| DATA EXTRACT |
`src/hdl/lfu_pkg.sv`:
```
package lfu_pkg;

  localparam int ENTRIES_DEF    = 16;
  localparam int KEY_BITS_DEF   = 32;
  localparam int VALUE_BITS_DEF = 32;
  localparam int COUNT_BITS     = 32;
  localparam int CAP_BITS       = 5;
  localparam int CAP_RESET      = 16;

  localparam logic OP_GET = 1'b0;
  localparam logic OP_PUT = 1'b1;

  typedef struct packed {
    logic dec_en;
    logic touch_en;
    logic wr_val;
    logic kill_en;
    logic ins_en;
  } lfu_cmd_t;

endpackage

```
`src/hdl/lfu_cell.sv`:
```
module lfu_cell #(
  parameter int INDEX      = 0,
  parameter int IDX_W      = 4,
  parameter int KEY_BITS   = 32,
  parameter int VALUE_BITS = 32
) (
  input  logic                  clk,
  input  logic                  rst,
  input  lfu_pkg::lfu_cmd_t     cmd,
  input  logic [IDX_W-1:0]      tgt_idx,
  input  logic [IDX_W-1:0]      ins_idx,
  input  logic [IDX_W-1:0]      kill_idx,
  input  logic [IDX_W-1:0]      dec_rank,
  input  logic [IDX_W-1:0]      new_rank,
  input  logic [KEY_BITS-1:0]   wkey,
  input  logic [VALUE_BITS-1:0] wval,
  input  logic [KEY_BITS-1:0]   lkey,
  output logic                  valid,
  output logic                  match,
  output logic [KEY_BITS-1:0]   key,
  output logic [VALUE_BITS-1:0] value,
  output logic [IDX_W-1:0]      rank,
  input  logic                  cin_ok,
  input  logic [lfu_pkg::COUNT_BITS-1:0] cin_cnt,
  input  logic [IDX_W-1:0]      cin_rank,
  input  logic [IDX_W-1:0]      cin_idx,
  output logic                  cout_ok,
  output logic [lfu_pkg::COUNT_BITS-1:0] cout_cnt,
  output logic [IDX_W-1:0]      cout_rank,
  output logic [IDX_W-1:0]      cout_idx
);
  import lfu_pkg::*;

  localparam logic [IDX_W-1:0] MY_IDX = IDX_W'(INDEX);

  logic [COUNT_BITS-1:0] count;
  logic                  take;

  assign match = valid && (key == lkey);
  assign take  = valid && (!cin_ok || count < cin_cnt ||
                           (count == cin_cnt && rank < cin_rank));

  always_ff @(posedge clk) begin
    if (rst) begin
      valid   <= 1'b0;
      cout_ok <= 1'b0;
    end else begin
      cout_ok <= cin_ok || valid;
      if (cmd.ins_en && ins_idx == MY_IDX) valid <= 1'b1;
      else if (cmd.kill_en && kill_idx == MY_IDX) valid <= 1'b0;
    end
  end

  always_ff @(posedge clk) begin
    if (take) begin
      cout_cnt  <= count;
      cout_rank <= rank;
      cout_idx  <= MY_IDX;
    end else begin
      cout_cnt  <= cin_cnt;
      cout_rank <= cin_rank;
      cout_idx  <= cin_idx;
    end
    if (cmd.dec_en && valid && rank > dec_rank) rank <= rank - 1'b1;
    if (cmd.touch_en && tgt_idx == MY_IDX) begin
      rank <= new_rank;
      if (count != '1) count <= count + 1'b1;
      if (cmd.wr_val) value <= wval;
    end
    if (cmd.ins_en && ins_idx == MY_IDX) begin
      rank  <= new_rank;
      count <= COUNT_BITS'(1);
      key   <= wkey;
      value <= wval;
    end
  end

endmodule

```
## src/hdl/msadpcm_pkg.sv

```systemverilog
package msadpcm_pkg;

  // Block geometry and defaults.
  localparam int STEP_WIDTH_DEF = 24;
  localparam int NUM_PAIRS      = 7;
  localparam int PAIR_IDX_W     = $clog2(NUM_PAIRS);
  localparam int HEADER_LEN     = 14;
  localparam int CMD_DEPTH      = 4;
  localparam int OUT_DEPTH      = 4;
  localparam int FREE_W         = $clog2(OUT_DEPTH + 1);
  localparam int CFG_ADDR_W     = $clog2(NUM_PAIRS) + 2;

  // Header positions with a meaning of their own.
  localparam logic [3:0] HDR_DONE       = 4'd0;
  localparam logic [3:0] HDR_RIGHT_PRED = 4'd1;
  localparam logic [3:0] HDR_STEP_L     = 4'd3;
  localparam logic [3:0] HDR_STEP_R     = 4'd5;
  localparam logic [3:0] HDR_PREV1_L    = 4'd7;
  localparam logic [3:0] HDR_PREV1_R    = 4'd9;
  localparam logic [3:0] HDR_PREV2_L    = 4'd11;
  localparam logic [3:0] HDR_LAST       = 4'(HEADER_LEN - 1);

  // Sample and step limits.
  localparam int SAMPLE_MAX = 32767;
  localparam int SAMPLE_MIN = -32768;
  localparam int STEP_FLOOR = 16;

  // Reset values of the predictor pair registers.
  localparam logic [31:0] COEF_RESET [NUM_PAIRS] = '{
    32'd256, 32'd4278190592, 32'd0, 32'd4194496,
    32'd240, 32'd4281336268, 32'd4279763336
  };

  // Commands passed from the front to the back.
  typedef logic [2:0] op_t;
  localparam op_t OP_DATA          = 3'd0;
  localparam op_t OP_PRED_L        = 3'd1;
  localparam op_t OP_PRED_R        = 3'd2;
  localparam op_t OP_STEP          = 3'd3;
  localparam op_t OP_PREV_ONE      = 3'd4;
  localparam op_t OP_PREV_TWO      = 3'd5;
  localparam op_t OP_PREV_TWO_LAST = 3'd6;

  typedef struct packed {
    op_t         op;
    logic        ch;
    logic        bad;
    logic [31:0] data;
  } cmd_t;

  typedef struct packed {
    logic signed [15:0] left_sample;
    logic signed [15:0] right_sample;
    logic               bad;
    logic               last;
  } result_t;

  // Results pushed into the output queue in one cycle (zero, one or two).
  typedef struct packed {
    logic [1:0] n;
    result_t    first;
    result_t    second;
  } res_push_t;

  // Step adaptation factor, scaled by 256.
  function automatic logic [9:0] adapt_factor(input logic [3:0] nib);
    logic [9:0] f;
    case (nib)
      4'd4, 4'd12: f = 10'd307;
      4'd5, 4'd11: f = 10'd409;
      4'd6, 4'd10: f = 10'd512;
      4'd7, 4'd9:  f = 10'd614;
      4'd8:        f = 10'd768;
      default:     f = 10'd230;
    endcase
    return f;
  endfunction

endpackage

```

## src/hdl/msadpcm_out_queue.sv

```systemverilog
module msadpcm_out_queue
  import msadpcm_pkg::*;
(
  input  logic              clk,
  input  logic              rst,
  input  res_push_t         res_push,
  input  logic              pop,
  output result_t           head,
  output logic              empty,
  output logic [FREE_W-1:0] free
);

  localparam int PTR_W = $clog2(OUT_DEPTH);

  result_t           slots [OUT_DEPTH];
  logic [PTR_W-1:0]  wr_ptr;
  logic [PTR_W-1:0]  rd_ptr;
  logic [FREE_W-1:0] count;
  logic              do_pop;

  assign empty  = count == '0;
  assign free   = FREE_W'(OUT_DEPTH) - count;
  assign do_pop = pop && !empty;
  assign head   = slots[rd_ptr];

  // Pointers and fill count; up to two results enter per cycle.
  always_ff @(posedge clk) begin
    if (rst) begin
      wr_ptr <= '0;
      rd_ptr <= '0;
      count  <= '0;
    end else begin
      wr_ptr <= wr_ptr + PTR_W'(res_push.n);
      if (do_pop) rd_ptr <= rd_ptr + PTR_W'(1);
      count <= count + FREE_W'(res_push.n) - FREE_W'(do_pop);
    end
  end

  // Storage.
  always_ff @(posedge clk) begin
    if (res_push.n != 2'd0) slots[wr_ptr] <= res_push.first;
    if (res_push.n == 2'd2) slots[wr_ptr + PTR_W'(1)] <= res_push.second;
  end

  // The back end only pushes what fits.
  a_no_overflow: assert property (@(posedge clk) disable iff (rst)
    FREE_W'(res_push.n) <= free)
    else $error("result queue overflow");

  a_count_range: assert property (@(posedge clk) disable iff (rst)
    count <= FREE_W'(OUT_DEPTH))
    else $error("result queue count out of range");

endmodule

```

---

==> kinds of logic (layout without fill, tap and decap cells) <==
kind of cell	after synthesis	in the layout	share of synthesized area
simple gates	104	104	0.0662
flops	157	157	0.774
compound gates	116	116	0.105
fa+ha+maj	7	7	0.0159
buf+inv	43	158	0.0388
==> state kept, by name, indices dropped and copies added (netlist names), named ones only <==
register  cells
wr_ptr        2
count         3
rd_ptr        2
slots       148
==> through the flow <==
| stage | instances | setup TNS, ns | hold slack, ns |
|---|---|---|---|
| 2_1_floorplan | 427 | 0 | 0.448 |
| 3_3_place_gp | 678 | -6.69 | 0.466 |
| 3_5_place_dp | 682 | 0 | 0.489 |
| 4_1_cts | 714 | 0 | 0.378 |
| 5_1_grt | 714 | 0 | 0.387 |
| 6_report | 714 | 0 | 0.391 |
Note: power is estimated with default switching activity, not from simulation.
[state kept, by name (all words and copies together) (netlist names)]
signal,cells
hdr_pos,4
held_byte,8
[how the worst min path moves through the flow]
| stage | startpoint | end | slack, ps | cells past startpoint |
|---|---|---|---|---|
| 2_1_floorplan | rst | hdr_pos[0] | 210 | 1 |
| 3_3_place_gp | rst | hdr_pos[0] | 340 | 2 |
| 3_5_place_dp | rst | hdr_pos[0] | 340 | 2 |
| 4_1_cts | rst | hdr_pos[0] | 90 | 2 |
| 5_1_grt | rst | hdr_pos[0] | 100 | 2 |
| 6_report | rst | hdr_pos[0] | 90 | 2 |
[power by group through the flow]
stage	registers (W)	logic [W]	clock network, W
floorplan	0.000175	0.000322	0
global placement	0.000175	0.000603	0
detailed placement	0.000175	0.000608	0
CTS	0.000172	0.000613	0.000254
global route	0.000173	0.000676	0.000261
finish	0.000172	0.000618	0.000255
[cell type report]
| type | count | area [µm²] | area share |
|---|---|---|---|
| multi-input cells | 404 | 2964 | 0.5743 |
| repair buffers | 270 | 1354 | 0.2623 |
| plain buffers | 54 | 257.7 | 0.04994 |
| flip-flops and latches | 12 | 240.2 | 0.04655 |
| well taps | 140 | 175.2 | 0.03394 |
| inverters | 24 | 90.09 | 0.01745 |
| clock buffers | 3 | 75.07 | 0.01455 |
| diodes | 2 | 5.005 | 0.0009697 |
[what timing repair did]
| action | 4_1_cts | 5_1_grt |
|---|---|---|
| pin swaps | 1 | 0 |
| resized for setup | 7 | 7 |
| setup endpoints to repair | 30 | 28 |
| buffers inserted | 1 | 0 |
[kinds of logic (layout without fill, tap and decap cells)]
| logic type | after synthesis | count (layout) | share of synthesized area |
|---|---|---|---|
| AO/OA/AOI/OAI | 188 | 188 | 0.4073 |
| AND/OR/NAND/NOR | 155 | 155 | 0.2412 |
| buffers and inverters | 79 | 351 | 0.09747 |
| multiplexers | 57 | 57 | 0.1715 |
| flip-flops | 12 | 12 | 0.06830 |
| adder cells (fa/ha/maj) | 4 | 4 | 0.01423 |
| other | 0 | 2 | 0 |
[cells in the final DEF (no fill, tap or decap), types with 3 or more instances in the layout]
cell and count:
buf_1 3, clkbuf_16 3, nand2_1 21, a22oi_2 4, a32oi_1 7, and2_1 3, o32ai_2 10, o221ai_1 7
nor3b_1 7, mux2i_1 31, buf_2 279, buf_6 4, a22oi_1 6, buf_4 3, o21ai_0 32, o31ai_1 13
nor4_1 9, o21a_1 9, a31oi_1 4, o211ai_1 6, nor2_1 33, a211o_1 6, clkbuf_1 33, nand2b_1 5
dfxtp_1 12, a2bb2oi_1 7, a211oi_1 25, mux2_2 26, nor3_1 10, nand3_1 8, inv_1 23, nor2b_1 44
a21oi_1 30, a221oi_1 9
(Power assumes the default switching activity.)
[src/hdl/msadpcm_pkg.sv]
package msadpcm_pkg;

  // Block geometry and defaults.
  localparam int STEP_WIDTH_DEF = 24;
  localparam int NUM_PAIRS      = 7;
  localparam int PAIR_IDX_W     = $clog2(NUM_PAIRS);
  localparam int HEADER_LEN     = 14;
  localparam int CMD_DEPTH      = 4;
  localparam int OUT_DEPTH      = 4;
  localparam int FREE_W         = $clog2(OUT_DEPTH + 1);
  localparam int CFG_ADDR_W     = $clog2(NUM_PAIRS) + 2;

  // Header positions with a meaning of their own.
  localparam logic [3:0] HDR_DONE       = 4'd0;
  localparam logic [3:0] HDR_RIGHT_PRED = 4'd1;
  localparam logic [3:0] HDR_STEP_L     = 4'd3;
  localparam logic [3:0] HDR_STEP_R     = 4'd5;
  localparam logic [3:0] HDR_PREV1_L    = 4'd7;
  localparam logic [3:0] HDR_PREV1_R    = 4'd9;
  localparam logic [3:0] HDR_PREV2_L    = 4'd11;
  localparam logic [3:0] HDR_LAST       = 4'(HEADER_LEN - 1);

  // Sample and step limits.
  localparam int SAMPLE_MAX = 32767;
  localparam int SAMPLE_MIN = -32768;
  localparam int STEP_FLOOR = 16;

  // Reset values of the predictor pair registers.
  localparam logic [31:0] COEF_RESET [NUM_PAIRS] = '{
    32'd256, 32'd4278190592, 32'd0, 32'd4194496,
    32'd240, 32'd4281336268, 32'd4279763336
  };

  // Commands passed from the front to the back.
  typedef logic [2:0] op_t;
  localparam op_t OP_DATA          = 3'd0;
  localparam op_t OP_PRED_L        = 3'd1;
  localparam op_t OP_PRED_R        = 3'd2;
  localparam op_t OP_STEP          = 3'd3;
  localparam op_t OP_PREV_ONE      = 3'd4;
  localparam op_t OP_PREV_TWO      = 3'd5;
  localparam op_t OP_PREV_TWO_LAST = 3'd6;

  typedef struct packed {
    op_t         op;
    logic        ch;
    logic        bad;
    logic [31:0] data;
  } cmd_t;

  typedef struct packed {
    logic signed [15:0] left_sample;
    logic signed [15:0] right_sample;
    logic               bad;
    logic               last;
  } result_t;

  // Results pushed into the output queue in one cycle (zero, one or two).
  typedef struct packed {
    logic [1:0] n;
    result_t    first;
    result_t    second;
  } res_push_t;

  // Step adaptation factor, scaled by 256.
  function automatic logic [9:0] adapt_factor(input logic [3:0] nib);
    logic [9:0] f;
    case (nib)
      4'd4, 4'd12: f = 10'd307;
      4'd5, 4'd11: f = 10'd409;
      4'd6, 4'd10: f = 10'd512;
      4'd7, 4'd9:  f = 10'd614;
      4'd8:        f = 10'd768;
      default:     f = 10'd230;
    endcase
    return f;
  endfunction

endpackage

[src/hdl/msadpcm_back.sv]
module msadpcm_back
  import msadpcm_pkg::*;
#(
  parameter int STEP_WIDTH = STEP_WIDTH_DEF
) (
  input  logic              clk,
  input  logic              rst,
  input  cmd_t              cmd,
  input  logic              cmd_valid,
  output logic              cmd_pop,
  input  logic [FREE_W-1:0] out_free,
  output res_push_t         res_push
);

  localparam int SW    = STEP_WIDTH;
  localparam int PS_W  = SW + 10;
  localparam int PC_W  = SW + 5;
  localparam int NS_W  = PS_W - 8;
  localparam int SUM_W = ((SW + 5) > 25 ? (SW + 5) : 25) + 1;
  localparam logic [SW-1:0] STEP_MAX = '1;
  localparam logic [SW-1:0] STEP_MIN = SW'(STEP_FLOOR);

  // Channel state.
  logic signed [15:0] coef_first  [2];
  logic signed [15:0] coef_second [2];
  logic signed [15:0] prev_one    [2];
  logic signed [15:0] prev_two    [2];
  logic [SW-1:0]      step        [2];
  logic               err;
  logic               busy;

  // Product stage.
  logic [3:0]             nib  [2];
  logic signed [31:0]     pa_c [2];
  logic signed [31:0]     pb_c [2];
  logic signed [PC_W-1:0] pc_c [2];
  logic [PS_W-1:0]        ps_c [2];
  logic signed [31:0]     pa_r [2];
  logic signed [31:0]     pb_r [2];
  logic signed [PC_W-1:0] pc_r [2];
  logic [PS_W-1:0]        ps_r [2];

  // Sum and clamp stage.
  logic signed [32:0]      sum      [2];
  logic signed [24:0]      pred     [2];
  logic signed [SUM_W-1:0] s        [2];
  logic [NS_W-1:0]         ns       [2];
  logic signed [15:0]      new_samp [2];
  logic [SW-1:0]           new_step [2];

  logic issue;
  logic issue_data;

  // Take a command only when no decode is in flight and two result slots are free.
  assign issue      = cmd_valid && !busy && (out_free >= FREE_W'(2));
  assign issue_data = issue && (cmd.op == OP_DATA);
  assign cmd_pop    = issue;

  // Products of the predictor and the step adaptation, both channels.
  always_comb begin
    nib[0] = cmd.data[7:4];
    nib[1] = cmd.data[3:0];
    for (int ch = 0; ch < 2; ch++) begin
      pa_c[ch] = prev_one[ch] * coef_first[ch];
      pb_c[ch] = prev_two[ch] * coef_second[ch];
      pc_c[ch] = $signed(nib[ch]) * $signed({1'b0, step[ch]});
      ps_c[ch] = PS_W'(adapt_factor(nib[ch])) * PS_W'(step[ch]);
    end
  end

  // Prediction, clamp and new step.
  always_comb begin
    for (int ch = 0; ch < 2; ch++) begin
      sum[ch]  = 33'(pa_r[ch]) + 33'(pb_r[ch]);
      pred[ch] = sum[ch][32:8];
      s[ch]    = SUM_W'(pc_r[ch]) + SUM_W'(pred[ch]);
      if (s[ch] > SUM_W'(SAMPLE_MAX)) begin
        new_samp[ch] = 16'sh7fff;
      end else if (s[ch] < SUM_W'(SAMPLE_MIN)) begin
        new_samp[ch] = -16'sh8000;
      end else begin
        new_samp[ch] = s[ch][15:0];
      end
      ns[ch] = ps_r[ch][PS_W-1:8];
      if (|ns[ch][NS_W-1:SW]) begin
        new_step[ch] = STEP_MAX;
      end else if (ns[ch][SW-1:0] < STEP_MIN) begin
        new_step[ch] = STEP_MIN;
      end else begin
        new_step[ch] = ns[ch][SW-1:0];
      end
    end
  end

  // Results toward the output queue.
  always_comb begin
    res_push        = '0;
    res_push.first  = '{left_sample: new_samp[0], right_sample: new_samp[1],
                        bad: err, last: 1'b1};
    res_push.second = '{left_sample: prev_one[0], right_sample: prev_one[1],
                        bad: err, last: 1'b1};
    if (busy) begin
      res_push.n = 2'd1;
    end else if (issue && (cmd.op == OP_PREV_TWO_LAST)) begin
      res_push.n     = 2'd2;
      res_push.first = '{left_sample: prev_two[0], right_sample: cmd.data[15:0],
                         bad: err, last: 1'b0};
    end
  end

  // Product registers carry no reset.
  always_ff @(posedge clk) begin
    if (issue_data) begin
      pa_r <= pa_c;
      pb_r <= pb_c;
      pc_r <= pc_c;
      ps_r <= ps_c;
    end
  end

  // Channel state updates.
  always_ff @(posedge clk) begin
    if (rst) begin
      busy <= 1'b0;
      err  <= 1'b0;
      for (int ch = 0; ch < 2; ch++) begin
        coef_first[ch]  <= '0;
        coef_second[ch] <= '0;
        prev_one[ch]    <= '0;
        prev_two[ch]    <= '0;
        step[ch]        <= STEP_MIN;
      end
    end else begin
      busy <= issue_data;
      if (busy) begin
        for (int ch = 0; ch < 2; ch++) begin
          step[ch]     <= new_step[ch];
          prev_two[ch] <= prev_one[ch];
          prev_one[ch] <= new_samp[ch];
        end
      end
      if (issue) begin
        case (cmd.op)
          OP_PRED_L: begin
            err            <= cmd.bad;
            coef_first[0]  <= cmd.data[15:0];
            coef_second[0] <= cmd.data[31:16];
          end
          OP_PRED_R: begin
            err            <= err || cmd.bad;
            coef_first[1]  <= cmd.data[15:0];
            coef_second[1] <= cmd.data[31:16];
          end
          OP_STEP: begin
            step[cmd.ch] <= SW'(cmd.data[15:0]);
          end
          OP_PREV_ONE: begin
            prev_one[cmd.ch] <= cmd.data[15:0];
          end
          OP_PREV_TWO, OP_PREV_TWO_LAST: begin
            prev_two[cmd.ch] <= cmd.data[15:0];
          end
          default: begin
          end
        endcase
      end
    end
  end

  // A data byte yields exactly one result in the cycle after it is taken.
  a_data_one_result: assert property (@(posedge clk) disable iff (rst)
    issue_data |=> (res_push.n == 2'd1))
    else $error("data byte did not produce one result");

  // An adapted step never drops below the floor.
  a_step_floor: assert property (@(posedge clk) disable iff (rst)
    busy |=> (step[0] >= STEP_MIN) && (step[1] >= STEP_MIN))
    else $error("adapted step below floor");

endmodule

| TASK PROMPT |
Going down the listing above, begin printing at the line with "signal,cells" and finish with the line with "a21oi_1 30, a221oi_1 9", exactly as they appear.

| TASK SOLUTION |
signal,cells
hdr_pos,4
held_byte,8
[how the worst min path moves through the flow]
| stage | startpoint | end | slack, ps | cells past startpoint |
|---|---|---|---|---|
| 2_1_floorplan | rst | hdr_pos[0] | 210 | 1 |
| 3_3_place_gp | rst | hdr_pos[0] | 340 | 2 |
| 3_5_place_dp | rst | hdr_pos[0] | 340 | 2 |
| 4_1_cts | rst | hdr_pos[0] | 90 | 2 |
| 5_1_grt | rst | hdr_pos[0] | 100 | 2 |
| 6_report | rst | hdr_pos[0] | 90 | 2 |
[power by group through the flow]
stage	registers (W)	logic [W]	clock network, W
floorplan	0.000175	0.000322	0
global placement	0.000175	0.000603	0
detailed placement	0.000175	0.000608	0
CTS	0.000172	0.000613	0.000254
global route	0.000173	0.000676	0.000261
finish	0.000172	0.000618	0.000255
[cell type report]
| type | count | area [µm²] | area share |
|---|---|---|---|
| multi-input cells | 404 | 2964 | 0.5743 |
| repair buffers | 270 | 1354 | 0.2623 |
| plain buffers | 54 | 257.7 | 0.04994 |
| flip-flops and latches | 12 | 240.2 | 0.04655 |
| well taps | 140 | 175.2 | 0.03394 |
| inverters | 24 | 90.09 | 0.01745 |
| clock buffers | 3 | 75.07 | 0.01455 |
| diodes | 2 | 5.005 | 0.0009697 |
[what timing repair did]
| action | 4_1_cts | 5_1_grt |
|---|---|---|
| pin swaps | 1 | 0 |
| resized for setup | 7 | 7 |
| setup endpoints to repair | 30 | 28 |
| buffers inserted | 1 | 0 |
[kinds of logic (layout without fill, tap and decap cells)]
| logic type | after synthesis | count (layout) | share of synthesized area |
|---|---|---|---|
| AO/OA/AOI/OAI | 188 | 188 | 0.4073 |
| AND/OR/NAND/NOR | 155 | 155 | 0.2412 |
| buffers and inverters | 79 | 351 | 0.09747 |
| multiplexers | 57 | 57 | 0.1715 |
| flip-flops | 12 | 12 | 0.06830 |
| adder cells (fa/ha/maj) | 4 | 4 | 0.01423 |
| other | 0 | 2 | 0 |
[cells in the final DEF (no fill, tap or decap), types with 3 or more instances in the layout]
cell and count:
buf_1 3, clkbuf_16 3, nand2_1 21, a22oi_2 4, a32oi_1 7, and2_1 3, o32ai_2 10, o221ai_1 7
nor3b_1 7, mux2i_1 31, buf_2 279, buf_6 4, a22oi_1 6, buf_4 3, o21ai_0 32, o31ai_1 13
nor4_1 9, o21a_1 9, a31oi_1 4, o211ai_1 6, nor2_1 33, a211o_1 6, clkbuf_1 33, nand2b_1 5
dfxtp_1 12, a2bb2oi_1 7, a211oi_1 25, mux2_2 26, nor3_1 10, nand3_1 8, inv_1 23, nor2b_1 44
a21oi_1 30, a221oi_1 9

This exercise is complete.